(Stored records)
__________

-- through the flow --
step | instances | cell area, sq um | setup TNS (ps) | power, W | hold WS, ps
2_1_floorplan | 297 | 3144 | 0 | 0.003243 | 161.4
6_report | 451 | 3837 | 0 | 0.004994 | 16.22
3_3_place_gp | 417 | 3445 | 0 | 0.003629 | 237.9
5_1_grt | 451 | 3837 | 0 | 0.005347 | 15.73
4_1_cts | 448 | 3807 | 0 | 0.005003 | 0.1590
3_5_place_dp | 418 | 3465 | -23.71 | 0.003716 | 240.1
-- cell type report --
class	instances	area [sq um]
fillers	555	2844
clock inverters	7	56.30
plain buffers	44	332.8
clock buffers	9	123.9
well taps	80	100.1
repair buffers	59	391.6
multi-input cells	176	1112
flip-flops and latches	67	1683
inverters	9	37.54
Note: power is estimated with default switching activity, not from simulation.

__________

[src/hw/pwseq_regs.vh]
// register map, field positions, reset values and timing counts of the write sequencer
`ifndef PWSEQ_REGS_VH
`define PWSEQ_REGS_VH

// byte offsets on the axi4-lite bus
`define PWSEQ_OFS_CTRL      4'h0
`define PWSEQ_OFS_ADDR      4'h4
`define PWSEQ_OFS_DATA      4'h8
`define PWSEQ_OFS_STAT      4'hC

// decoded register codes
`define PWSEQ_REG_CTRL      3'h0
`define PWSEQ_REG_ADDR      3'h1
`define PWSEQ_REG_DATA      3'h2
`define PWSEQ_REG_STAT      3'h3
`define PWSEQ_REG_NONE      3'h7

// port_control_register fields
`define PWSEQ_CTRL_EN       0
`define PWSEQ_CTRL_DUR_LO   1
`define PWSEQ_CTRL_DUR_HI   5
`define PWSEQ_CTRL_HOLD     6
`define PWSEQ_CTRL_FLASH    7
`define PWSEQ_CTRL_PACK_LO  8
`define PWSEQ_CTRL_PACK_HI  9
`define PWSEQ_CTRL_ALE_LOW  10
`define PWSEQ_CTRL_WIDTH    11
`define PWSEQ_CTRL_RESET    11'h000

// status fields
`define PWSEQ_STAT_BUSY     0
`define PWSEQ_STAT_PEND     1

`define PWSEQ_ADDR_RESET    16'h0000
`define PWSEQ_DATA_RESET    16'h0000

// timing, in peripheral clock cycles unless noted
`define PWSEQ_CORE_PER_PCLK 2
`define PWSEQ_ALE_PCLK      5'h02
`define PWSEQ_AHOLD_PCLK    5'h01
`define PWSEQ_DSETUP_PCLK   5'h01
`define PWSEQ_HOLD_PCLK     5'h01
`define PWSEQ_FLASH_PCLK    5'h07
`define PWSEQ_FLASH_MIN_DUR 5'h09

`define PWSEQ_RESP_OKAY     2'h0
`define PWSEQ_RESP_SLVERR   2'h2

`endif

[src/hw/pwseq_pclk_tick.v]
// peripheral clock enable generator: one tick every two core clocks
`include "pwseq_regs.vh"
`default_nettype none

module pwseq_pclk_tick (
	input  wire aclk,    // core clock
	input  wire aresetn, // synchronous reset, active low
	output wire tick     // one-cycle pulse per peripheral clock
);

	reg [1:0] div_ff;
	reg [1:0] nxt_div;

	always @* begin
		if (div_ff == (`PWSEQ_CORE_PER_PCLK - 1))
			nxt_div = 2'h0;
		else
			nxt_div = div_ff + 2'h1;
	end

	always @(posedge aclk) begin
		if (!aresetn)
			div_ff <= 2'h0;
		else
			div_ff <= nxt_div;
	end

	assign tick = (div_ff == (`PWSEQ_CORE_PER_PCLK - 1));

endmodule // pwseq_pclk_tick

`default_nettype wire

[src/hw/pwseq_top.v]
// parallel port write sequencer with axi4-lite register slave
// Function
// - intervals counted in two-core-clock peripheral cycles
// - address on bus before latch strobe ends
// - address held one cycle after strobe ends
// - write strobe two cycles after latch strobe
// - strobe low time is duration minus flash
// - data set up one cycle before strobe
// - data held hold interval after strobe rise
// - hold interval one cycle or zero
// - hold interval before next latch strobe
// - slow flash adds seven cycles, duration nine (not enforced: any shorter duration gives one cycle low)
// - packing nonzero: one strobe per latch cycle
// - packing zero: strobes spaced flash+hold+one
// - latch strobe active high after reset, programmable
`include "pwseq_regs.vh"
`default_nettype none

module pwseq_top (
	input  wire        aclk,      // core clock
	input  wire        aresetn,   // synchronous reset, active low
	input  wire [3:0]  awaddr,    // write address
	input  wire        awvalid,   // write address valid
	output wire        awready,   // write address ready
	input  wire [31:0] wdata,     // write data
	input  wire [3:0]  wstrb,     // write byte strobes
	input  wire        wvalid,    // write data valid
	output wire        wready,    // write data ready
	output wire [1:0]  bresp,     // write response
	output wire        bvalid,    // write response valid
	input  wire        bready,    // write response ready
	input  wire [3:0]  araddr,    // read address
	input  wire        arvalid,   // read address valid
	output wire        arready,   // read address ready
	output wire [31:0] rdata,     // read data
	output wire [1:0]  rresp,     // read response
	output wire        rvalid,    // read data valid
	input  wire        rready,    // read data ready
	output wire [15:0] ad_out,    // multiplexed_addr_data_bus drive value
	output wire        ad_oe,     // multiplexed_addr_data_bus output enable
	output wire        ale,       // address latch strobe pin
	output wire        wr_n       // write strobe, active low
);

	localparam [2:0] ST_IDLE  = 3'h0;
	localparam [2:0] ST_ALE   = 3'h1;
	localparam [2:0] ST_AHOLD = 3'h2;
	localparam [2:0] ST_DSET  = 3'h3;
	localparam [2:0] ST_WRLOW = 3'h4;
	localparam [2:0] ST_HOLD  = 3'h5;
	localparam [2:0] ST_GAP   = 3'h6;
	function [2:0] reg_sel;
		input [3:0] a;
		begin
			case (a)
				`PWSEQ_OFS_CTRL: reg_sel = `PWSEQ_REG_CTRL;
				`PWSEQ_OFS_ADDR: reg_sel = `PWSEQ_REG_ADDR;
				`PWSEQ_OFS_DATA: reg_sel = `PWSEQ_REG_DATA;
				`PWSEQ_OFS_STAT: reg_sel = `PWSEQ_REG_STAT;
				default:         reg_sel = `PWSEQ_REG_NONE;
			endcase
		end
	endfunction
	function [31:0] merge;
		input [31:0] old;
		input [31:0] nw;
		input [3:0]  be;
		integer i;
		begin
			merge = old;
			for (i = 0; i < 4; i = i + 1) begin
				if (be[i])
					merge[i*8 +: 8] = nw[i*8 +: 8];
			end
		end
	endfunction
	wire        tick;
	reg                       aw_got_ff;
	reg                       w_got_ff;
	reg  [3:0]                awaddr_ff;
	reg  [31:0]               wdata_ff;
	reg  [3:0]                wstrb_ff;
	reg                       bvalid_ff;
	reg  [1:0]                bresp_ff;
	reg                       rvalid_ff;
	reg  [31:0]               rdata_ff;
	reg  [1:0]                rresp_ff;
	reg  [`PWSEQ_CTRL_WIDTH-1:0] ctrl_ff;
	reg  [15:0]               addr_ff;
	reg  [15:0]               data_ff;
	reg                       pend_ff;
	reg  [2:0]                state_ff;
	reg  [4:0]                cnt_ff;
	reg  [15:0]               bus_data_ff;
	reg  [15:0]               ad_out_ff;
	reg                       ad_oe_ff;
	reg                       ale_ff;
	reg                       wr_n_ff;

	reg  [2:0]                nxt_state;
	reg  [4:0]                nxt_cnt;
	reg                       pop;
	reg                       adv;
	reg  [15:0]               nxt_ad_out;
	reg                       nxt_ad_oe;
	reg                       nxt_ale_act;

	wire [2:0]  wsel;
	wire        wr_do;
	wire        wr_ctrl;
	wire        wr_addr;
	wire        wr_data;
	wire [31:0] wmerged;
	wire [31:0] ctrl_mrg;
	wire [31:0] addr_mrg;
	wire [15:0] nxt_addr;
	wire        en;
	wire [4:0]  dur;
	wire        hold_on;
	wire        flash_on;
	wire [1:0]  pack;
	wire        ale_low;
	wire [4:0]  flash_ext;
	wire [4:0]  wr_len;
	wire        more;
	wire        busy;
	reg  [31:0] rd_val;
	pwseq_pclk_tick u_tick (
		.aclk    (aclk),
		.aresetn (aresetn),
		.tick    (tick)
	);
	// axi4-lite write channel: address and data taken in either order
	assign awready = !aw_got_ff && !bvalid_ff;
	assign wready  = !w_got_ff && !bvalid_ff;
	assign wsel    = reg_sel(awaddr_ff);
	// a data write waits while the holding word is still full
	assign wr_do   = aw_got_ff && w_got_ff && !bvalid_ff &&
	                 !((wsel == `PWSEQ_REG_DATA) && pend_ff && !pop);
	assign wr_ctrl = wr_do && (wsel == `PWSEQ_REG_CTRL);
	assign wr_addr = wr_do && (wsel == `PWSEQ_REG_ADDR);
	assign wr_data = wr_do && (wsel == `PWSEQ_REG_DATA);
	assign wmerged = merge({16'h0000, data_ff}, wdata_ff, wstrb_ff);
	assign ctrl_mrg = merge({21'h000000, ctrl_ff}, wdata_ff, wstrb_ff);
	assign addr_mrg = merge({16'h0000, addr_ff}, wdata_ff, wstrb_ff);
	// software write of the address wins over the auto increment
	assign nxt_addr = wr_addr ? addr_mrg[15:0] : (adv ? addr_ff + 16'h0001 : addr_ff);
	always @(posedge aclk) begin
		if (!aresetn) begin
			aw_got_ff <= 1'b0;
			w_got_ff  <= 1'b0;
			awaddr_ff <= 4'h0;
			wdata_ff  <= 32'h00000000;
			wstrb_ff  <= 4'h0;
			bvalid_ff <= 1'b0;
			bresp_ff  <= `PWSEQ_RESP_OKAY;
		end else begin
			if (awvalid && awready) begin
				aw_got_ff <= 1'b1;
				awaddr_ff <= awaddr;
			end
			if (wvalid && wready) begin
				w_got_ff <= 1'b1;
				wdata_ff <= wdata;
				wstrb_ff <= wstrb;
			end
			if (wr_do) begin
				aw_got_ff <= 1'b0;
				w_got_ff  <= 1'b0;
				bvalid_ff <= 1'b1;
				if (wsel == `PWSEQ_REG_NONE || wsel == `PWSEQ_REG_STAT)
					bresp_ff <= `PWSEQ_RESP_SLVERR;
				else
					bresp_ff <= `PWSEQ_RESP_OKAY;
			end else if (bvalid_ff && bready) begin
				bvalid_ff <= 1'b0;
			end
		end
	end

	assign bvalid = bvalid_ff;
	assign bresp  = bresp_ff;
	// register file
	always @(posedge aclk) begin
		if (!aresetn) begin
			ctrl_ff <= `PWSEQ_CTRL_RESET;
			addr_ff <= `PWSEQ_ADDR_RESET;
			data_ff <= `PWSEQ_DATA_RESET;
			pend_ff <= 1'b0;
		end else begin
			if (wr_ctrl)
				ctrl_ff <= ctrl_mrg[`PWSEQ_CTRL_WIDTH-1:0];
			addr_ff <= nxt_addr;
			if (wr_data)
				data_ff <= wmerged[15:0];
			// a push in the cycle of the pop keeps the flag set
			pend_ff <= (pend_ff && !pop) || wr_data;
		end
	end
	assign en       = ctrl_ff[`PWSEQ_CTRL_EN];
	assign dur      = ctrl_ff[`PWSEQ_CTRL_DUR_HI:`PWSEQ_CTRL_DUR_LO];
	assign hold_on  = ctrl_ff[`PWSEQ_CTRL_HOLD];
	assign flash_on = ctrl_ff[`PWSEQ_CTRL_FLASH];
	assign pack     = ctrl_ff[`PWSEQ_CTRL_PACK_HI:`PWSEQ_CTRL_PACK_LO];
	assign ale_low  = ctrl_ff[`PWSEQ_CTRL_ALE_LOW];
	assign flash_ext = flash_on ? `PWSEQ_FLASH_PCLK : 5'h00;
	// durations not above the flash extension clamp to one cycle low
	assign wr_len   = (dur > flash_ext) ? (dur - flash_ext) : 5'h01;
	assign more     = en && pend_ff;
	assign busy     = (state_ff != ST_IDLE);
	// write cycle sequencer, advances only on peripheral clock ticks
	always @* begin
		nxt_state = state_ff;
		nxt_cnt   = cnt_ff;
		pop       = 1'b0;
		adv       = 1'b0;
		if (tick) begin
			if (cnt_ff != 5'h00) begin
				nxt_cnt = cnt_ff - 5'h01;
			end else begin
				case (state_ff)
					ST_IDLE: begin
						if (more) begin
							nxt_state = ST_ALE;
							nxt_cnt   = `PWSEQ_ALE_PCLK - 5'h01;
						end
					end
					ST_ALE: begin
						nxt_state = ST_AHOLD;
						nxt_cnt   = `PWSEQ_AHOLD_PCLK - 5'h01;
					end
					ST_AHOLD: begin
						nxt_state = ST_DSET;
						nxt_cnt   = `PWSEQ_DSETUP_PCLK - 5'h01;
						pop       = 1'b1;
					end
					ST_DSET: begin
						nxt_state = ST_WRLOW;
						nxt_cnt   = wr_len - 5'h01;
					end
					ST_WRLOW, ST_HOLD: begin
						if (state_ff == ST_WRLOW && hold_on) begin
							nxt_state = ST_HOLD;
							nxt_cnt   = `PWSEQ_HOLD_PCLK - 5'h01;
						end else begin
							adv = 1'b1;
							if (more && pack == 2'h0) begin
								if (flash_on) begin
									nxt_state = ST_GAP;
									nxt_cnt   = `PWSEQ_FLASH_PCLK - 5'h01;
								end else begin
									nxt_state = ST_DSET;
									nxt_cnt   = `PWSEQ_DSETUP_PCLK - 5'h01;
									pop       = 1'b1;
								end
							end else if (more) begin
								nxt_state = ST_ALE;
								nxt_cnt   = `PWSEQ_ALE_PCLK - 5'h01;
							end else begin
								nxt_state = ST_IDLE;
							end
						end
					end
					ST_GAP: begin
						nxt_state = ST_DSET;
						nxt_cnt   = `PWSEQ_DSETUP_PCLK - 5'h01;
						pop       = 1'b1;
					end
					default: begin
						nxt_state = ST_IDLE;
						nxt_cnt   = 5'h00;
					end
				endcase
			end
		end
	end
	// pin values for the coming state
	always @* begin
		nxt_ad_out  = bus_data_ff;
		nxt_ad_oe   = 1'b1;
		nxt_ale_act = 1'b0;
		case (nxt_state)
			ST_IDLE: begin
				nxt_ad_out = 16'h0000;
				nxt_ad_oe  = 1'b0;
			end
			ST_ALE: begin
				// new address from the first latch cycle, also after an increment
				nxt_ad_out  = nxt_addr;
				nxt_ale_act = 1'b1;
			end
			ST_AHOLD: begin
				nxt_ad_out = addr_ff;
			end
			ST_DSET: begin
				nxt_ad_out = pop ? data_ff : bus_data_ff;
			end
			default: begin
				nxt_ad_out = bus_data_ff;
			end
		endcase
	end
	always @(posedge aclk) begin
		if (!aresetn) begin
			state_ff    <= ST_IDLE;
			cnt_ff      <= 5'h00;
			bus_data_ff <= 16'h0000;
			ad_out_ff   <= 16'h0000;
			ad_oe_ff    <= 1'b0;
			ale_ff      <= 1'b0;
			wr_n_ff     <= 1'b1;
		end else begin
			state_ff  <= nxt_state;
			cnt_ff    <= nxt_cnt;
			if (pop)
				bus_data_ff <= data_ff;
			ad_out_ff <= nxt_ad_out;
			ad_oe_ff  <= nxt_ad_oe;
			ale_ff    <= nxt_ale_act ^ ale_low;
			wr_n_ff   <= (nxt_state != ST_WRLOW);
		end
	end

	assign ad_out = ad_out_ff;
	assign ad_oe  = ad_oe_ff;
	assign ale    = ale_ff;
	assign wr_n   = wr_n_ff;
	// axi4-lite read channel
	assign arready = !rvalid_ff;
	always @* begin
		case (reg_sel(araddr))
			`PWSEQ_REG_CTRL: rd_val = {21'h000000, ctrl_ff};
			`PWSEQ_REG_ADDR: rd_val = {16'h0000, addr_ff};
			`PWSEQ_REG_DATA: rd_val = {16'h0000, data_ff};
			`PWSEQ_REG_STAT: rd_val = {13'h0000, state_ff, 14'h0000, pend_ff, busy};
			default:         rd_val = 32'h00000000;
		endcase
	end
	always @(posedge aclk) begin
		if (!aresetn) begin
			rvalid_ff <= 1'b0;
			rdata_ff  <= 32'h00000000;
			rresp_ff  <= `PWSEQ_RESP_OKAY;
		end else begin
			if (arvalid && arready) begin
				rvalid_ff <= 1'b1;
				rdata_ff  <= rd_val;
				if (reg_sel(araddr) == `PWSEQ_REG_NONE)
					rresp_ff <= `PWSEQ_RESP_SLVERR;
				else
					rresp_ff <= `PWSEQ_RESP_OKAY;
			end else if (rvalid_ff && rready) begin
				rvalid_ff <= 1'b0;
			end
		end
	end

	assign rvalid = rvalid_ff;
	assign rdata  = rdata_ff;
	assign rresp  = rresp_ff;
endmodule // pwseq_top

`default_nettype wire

__________

Work to be completed: Your reply should be only the number of lines in the records above that include "area".

Solution to the problem: 2